REQUIREMENT →
Where the string "delay" occurs in a line of the entries below, copy that line.

─── GIVEN INFORMATION

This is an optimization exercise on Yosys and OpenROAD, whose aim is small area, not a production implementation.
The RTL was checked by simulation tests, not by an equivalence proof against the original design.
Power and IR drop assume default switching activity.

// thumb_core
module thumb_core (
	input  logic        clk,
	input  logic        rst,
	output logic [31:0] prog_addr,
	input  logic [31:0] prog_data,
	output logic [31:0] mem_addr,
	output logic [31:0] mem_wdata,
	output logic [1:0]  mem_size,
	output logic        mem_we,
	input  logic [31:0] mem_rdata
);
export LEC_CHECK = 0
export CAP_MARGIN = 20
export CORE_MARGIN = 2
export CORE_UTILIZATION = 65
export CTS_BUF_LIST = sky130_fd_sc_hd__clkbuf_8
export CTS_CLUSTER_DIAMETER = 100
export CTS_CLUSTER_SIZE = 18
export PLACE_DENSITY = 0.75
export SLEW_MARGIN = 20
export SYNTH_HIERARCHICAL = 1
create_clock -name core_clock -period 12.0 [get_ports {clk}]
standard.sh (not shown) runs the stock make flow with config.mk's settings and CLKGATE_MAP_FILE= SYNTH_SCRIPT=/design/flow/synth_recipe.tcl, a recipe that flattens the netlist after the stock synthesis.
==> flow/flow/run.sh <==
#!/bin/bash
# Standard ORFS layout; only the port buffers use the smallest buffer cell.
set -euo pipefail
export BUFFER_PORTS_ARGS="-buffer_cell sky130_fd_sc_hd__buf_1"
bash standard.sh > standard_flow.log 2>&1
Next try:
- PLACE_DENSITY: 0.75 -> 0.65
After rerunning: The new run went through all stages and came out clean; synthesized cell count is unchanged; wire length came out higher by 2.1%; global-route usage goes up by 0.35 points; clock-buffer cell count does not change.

──────
─── GIVEN INFORMATION

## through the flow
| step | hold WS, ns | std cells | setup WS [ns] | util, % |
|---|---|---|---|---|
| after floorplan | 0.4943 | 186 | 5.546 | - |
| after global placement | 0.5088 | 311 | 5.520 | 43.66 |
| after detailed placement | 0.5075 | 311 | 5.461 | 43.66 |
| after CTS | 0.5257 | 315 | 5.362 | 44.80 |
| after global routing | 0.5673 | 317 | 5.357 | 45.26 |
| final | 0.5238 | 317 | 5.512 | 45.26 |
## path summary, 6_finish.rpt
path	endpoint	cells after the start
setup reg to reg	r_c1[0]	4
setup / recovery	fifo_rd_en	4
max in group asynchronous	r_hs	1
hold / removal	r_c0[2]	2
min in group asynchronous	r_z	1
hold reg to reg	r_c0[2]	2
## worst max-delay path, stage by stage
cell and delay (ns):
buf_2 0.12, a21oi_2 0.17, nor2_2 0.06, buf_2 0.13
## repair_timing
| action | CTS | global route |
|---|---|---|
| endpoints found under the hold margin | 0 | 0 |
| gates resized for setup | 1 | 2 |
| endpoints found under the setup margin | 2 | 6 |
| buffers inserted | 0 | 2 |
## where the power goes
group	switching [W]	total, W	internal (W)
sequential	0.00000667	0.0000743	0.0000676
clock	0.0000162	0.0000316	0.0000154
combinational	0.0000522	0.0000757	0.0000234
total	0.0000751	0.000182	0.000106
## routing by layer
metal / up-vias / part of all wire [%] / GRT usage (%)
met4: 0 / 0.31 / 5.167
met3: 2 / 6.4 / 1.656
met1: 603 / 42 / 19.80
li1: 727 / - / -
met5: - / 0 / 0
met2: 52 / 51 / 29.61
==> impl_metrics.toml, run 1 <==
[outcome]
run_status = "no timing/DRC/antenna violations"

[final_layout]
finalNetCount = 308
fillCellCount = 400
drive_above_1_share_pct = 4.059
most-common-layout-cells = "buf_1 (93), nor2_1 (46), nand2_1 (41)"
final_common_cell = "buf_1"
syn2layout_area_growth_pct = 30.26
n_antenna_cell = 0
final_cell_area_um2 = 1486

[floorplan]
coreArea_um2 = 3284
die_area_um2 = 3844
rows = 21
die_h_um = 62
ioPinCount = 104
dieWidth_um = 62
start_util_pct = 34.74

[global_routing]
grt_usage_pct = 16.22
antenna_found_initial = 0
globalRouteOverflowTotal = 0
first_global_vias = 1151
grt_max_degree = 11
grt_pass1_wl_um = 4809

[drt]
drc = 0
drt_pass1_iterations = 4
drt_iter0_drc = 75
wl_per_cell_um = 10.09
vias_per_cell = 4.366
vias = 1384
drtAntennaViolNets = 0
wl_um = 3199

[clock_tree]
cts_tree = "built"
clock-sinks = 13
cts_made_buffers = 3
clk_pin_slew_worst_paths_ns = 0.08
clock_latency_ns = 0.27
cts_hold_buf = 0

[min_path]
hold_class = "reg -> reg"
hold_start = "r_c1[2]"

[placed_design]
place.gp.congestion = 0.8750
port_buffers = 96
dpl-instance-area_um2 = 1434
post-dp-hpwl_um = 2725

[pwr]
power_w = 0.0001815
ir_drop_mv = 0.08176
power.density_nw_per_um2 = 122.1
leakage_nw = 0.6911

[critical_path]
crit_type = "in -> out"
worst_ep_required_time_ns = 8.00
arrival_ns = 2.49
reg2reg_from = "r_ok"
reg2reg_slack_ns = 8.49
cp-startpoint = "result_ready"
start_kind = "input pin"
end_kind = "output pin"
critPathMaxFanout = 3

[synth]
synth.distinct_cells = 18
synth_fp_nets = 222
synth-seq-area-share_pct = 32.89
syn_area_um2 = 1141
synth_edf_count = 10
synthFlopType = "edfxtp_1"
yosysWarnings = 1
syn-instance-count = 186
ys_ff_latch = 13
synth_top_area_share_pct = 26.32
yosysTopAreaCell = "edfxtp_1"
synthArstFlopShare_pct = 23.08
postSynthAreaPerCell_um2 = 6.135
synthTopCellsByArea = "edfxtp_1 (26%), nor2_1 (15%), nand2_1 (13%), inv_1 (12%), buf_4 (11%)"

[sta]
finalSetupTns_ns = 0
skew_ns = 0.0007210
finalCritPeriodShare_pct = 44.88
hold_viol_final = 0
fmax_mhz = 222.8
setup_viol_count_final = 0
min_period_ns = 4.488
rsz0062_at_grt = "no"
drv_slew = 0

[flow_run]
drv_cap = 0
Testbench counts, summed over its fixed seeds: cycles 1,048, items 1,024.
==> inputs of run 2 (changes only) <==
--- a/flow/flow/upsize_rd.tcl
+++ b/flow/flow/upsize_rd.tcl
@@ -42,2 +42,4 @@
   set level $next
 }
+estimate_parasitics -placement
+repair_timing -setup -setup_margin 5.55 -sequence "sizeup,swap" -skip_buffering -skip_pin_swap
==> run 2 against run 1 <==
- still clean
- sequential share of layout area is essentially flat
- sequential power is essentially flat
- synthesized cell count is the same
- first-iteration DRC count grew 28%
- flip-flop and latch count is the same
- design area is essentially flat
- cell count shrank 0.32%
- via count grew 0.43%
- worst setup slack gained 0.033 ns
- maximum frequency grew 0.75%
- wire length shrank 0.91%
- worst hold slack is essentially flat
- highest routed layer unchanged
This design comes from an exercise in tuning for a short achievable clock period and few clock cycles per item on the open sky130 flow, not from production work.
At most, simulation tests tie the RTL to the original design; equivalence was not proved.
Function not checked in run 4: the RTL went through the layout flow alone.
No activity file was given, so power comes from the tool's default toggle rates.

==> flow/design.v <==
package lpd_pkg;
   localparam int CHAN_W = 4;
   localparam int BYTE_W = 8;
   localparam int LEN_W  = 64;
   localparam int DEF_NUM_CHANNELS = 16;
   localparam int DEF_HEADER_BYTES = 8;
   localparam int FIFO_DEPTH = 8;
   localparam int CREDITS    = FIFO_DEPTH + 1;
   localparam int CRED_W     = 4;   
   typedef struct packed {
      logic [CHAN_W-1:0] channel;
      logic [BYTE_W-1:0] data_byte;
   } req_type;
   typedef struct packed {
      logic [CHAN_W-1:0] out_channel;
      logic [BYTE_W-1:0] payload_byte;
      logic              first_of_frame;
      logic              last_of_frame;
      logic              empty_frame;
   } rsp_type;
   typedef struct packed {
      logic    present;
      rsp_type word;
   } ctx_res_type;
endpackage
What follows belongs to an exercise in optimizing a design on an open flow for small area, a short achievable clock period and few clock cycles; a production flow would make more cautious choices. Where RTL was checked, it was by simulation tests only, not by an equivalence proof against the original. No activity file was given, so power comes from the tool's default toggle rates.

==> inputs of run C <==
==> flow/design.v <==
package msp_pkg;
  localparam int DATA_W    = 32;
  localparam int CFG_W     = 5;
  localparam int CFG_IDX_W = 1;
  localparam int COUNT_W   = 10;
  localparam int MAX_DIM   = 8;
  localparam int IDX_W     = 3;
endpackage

──────

PROBLEM SOLUTION →
## worst max-delay path, stage by stage
cell and delay (ns):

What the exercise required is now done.